Conclusion to The Brehon Laws (8)

Laurence Ginnell

Having read some of those ancient laws, and made some notes as I proceeded, the thought occurred to me that, although the subject is dry and harsh as all laws are, and although it is stale and obsolete which other laws are not, still there might be some who would take sufficient interest in the subject to read my notes if reduced to order. On comparing the notes and setting them together, as so many fragments of a broken vessel, I found that considerably more than half of them were utterly useless for my purpose, belonging apparently to vessels of which I had no conception, and quite irreconcilable as parts of one structure. All the fragments were doubtless genuine, if one only knew their respective times and districts.

In the vast expanse of time over which those laws extend many varieties of law and practice must necessarily have arisen from local, temporary, and accidental causes. To follow all these and treat them adequately would demand several volumes. Hence many fragments, in themselves interesting, had to be sacrificed, and some whole branches of substantive law, as the law of taking possession of land, and the very important law of suretiship, had to be either wholly admitted or compressed into a few obscure sentences of a sub-section. The rest I do not pretend to have treated as they deserve to be treated by an Irishman and a lawyer; and though availing of the assistance of those who have gone before me, even of some with whose views I herein expressly disagree, I may possibly have gone astray myself on some points. Other writers retaining fragments which I reject, may, with perfect fidelity to truth, have educed, or may yet educe, legal structures and conceptions of Brehon Law inconsistent with mine. I claim no more than to present the laws as I understand them, well aware that even in my own conception of them there are points difficult to reconcile and explain.

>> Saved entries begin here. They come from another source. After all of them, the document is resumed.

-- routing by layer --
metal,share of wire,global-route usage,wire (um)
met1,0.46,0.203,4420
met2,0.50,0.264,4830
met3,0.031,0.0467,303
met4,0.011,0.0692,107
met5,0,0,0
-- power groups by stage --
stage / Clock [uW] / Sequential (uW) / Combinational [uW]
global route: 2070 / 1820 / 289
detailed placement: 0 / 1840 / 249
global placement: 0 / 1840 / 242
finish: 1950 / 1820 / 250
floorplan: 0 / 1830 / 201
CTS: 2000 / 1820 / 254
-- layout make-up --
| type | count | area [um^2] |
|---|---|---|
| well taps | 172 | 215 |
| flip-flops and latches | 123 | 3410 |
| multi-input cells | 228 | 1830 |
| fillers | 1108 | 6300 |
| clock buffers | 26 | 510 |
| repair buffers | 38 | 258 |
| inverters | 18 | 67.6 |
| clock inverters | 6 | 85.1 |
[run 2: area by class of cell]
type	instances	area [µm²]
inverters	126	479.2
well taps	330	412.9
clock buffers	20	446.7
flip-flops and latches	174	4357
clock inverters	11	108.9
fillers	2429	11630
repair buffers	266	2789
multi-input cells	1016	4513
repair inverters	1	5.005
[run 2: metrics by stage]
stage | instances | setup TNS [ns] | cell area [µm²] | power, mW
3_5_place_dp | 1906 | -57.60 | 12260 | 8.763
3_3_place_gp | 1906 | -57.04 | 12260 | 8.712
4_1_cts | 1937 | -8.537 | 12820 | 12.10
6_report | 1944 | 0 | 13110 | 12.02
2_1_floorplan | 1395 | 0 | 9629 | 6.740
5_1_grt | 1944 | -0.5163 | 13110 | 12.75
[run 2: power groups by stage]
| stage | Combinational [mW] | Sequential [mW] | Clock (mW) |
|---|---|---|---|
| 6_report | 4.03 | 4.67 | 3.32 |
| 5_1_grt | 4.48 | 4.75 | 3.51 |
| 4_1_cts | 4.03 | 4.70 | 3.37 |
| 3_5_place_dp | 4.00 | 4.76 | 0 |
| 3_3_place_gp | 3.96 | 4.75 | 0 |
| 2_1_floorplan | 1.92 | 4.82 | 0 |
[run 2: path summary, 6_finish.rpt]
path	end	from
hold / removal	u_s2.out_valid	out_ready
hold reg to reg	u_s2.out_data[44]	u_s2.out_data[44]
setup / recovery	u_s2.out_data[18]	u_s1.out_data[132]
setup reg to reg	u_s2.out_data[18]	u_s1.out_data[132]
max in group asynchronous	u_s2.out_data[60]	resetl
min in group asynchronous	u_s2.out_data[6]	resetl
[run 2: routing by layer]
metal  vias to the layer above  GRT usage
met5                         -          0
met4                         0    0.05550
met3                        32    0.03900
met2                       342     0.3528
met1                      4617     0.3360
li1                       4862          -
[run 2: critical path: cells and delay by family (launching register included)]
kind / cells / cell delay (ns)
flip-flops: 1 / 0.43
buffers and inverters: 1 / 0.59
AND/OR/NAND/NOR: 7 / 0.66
--- src/rtl/uart_tx.sv ---
// Bus-written UART transmitter with FIFO, 8N1 framing; define UART_PARITY_EN
// to insert an even-parity bit between the data bits and the stop bit.
module uart_tx
    import uart_tx_pkg::*;
#(
    parameter int CLKS_PER_BIT = 16,
    parameter int FIFO_DEPTH   = 8
) (
    input  logic                         clk,
    input  logic                         rst,
    input  logic                         uart_cen,
    input  logic                         uart_wr,
    input  logic [UART_DATA_W-1:0]       uart_wdata,
    output logic                         uart_error,
    output logic                         txd,
    output logic                         tx_busy,
    output logic [$clog2(FIFO_DEPTH):0]  fifo_count
);

    localparam logic [15:0] BAUD_RELOAD = 16'(CLKS_PER_BIT - 1);

    uart_state_e            r_state;
    uart_state_e            w_state_nxt;
    logic [15:0]            r_baud;
    logic [15:0]            w_baud_nxt;
    logic [2:0]             r_idx;
    logic [2:0]             w_idx_nxt;
    logic [2:0]             w_idx_inc;
    logic [UART_DATA_W-1:0] r_shift;
    logic                   r_txd;
    logic                   w_txd_nxt;
    logic                   w_baud_done;
    logic                   w_pop;
    logic                   w_push;
    logic                   w_full;
    logic                   w_empty;
    logic [UART_DATA_W-1:0] w_fifo_dout;

    // Full comes from the registered count, so a same-cycle pop never makes room.
    assign uart_error = uart_cen & (~uart_wr | w_full);
    assign w_push     = uart_cen & uart_wr & ~w_full & ~rst;
    assign txd        = r_txd;
    assign tx_busy    = (r_state != ST_IDLE) | ~w_empty;

    uart_tx_fifo #(
        .DEPTH (FIFO_DEPTH)
    ) u_fifo (
        .clk     (clk),
        .rst     (rst),
        .i_push  (w_push),
        .i_din   (uart_wdata),
        .i_pop   (w_pop),
        .o_dout  (w_fifo_dout),
        .o_full  (w_full),
        .o_empty (w_empty),
        .o_count (fifo_count)
    );

    assign w_baud_done = (r_baud == 16'd0);
    assign w_idx_inc   = r_idx + 3'd1;

    always_comb begin
        w_state_nxt = r_state;
        w_baud_nxt  = w_baud_done ? r_baud : r_baud - 16'd1;
        w_idx_nxt   = r_idx;
        w_txd_nxt   = r_txd;
        w_pop       = 1'b0;
        case (r_state)
            ST_IDLE: begin
                w_txd_nxt = 1'b1;
                if (!w_empty) begin
                    w_pop       = 1'b1;
                    w_state_nxt = ST_START;
                    w_baud_nxt  = BAUD_RELOAD;
                    w_txd_nxt   = 1'b0;
                end
            end
            ST_START: begin
                if (w_baud_done) begin
                    w_state_nxt = ST_DATA;
                    w_baud_nxt  = BAUD_RELOAD;
                    w_idx_nxt   = 3'd0;
                    w_txd_nxt   = r_shift[0];
                end
            end
            ST_DATA: begin
                if (w_baud_done) begin
                    w_baud_nxt = BAUD_RELOAD;
                    if (r_idx == 3'd7) begin
`ifdef UART_PARITY_EN
                        w_state_nxt = ST_PARITY;
                        w_txd_nxt   = even_parity(r_shift);
`else
                        w_state_nxt = ST_STOP;
                        w_txd_nxt   = 1'b1;
`endif
                    end else begin
                        w_idx_nxt = w_idx_inc;
                        w_txd_nxt = r_shift[w_idx_inc];
                    end
                end
            end
`ifdef UART_PARITY_EN
            ST_PARITY: begin
                if (w_baud_done) begin
                    w_state_nxt = ST_STOP;
                    w_baud_nxt  = BAUD_RELOAD;
                    w_txd_nxt   = 1'b1;
                end
            end
`endif
            ST_STOP: begin
                // Chain straight into the next start bit when data is waiting.
                if (w_baud_done) begin
                    if (!w_empty) begin
                        w_pop       = 1'b1;
                        w_state_nxt = ST_START;
                        w_baud_nxt  = BAUD_RELOAD;
                        w_txd_nxt   = 1'b0;
                    end else begin
                        w_state_nxt = ST_IDLE;
                        w_baud_nxt  = 16'd0;
                        w_txd_nxt   = 1'b1;
                    end
                end
            end
            default: begin
                w_state_nxt = ST_IDLE;
                w_baud_nxt  = 16'd0;
                w_txd_nxt   = 1'b1;
            end
        endcase
    end

    always_ff @(posedge clk) begin
        if (rst) begin
            r_state <= ST_IDLE;
            r_baud  <= 16'd0;
            r_idx   <= 3'd0;
            r_txd   <= 1'b1;
        end else begin
            r_state <= w_state_nxt;
            r_baud  <= w_baud_nxt;
            r_idx   <= w_idx_nxt;
            r_txd   <= w_txd_nxt;
        end
    end

    always_ff @(posedge clk) begin
        if (w_pop) begin
            r_shift <= w_fifo_dout;
        end
    end

endmodule
[src/rtl/hazard_ctrl.sv]
// hazard_ctrl: scoreboard RAW hazard, stall and flush-drain control.
// Optional stall counter port enabled by HAZARD_CTRL_STATS_EN.
module hazard_ctrl #(
  parameter int ADDR_LEN   = 5,
  parameter int PIPE_DEPTH = 3
) (
  input  logic                clk,
  input  logic                rstn,
  input  logic                id_valid,
  input  logic [ADDR_LEN-1:0] id_oper1,
  input  logic [ADDR_LEN-1:0] id_oper2,
  input  logic [ADDR_LEN-1:0] id_dest,
  input  logic                flush,
  output logic                stall,
  output logic                issue,
  output logic                bubble,
  output logic                busy,
  output logic                drained,
  output logic [1:0]          state
`ifdef HAZARD_CTRL_STATS_EN
  ,
  output logic [15:0]         stall_cnt
`endif
);

  typedef enum logic [1:0] {
    RUN   = 2'd0,
    STALL = 2'd1,
    DRAIN = 2'd2
  } state_t;

  typedef struct packed {
    logic                v;
    logic [ADDR_LEN-1:0] addr;
  } sb_ent_t;

  sb_ent_t sb [PIPE_DEPTH];
  state_t  st;
  logic    hit;
  logic    hazard;

  always_comb begin
    hit  = 1'b0;
    busy = 1'b0;
    for (int k = 0; k < PIPE_DEPTH; k++) begin
      busy = busy | sb[k].v;
      if (sb[k].v &&
          (sb[k].addr == id_oper1 ||
           sb[k].addr == id_oper2))
        hit = 1'b1;
    end
  end

  assign hazard = id_valid & hit;
  assign stall  = hazard | flush | (st == DRAIN);
  assign issue  = id_valid & ~stall;
  assign bubble = ~issue;
  assign state  = st;

  // entry 0 is youngest; the oldest retires off the end
  always_ff @(posedge clk) begin
    if (!rstn) begin
      for (int k = 0; k < PIPE_DEPTH; k++)
        sb[k] <= '0;
    end else begin
      sb[0] <= '{v: issue, addr: id_dest};
      for (int k = 1; k < PIPE_DEPTH; k++)
        sb[k] <= sb[k-1];
    end
  end

  always_ff @(posedge clk) begin
    if (!rstn) begin
      st      <= RUN;
      drained <= 1'b0;
    end else begin
      drained <= 1'b0;
      unique case (st)
        RUN, STALL: begin
          if (flush)       st <= DRAIN;
          else if (hazard) st <= STALL;
          else             st <= RUN;
        end
        DRAIN: begin
          if (!busy) begin
            st      <= RUN;
            drained <= 1'b1;
          end
        end
        default: st <= RUN;
      endcase
    end
  end

`ifdef HAZARD_CTRL_STATS_EN
  always_ff @(posedge clk) begin
    if (!rstn)
      stall_cnt <= '0;
    else if (stall && id_valid &&
             stall_cnt != 16'hFFFF)
      stall_cnt <= stall_cnt + 16'd1;
  end
`endif

endmodule
--- config.mk ---
export PLATFORM = sky130hd
export DESIGN_NAME = console_uart_tx
export DESIGN_NICKNAME = d
export VERILOG_FILES = /design/src/rtl/console_uart_tx.sv
export SDC_FILE = /design/constraint.sdc
export NUM_CORES = 1
export LEC_CHECK = 0
export ABC_CLOCK_PERIOD_IN_PS = 3900
export CAP_MARGIN = 5
export CORE_UTILIZATION = 63
export CTS_CLUSTER_SIZE = 30
export DETAILED_ROUTE_END_ITERATION = 8
export DONT_BUFFER_PORTS = 1
export PLACE_DENSITY = 0.79
export SYNTH_ARGS = -nofsm -noshare
export SYNTH_HDL_FRONTEND = slang
export SYNTH_SLANG_ARGS = --single-unit
--- constraint.sdc ---
create_clock -name clk -period 3.9 [get_ports clk]
set_input_delay 0.78 -clock clk [delete_from_list [all_inputs] [get_ports clk]]
set_output_delay 0.78 -clock clk [all_outputs]
set_load 0.02 [all_outputs]
<file path="config.mk">
export PLATFORM = sky130hd
export DESIGN_NAME = three_operand_serial_subtractor
export DESIGN_NICKNAME = d
export VERILOG_FILES = /design/src/rtl/three_operand_serial_subtractor.sv
export SDC_FILE = /design/constraint.sdc
export NUM_CORES = 1
export LEC_CHECK = 0
export CORE_UTILIZATION = 50
export CTS_BUF_LIST = sky130_fd_sc_hd__clkbuf_8 sky130_fd_sc_hd__clkbuf_16
export DETAILED_ROUTE_END_ITERATION = 10
export GPL_TIMING_DRIVEN = 0
export PLACE_DENSITY = 0.82
export SYNTH_ARGS = -nofsm -noshare
export SYNTH_HDL_FRONTEND = slang
export SYNTH_SLANG_ARGS = --single-unit
</file>
<file path="constraint.sdc">
create_clock -name clk -period 2.8 [get_ports clk]
set_input_delay 0.42 -clock clk [delete_from_list [all_inputs] [get_ports clk]]
set_output_delay 0.42 -clock clk [all_outputs]
set_load 0.05 [all_outputs]
</file>
===== src/rtl/pipeline_hazard_controller_pkg.sv =====
// Shared definitions for the pipeline hazard controller: next-PC source
// encodings, FSM state encoding and the per-cycle control bundle, including
// the all-zero bubble.
package pipeline_hazard_controller_pkg;

   // Next-PC source select
   localparam logic [1:0] PCSRC_SEQ = 2'b00;  // PC+4
   localparam logic [1:0] PCSRC_BR  = 2'b01;  // branch target
   localparam logic [1:0] PCSRC_J   = 2'b10;  // jump target
   localparam logic [1:0] PCSRC_JR  = 2'b11;  // JR register

   typedef enum logic [1:0] {
      ST_RUN      = 2'd0,
      ST_MEM_WAIT = 2'd1,
      ST_ERROR    = 2'd2
   } state_t;

   // One cycle's worth of pipeline controls
   typedef struct packed {
      logic       pc_write;
      logic       ifid_write;
      logic       ifid_flush;
      logic       idex_flush;
      logic       exmem_flush;
      logic       pipe_hold;
      logic [1:0] pc_src;
   } ctrl_t;

   // A flushed register loads this: every control bit low
   localparam ctrl_t CTRL_BUBBLE = '0;

   // Free-running pipeline: everything advances sequentially
   localparam ctrl_t CTRL_RUN = '{pc_write: 1'b1, ifid_write: 1'b1,
                                  ifid_flush: 1'b0, idex_flush: 1'b0,
                                  exmem_flush: 1'b0, pipe_hold: 1'b0,
                                  pc_src: PCSRC_SEQ};

   // Whole pipeline frozen behind the data memory
   localparam ctrl_t CTRL_HOLD = '{pc_write: 1'b0, ifid_write: 1'b0,
                                   ifid_flush: 1'b0, idex_flush: 1'b0,
                                   exmem_flush: 1'b0, pipe_hold: 1'b1,
                                   pc_src: PCSRC_SEQ};

   // Reset cycle: load bubbles everywhere, keep the PC
   localparam ctrl_t CTRL_RESET = '{pc_write: 1'b0, ifid_write: 1'b0,
                                    ifid_flush: 1'b1, idex_flush: 1'b1,
                                    exmem_flush: 1'b1, pipe_hold: 1'b0,
                                    pc_src: PCSRC_SEQ};

   // Redirect target priority: JR over Jump over branch
   function automatic logic [1:0] redirect_src(input logic jr, input logic jump);
      if (jr)
         return PCSRC_JR;
      else if (jump)
         return PCSRC_J;
      else
         return PCSRC_BR;
   endfunction

endpackage


===== src/rtl/pipeline_hazard_controller_sat.sv =====
// sat_counter: saturating up-counter used for pipeline statistics.
// Ports: clk, clear (synchronous, wins over inc), inc (count enable), count.
// Sticks at all-ones instead of wrapping.
module sat_counter #(
   parameter int CNT_W = 16
) (
   input  logic             clk,
   input  logic             clear,
   input  logic             inc,
   output logic [CNT_W-1:0] count
);

   always_ff @(posedge clk) begin
      if (clear)
         count <= '0;
      else if (inc && (count != {CNT_W{1'b1}}))
         count <= count + 1'b1;
   end

endmodule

I am also quite aware of my silence on several legal matters on which information is very desirable. The laws themselves are silent on these matters, and the importance we attach to them may be due to our own surroundings. If any one should open this little book with great expectations he will close it with disappointment correspondingly great. I have neither treated the whole subject descriptively, nor entered into an exhaustive criticism of any part of it. To do either satisfactorily within this compass were quite impossible. It is not every man can put a gallon of liquid into a pint bottle. My aim is to interest the general reader, to put within the reach of all who desire some knowledge of those laws a convenient synopsis of their leading features, with some corrections of current errors, and above all to induce some student better equipped than I to undertake a thorough examination of those laws and treat the world to a work really worthy of the subject and calculated to take the wind completely out of my small sail. To succeed in any one of these respects would be not to have worked in vain; success in the last mentioned is the summit of my ambition.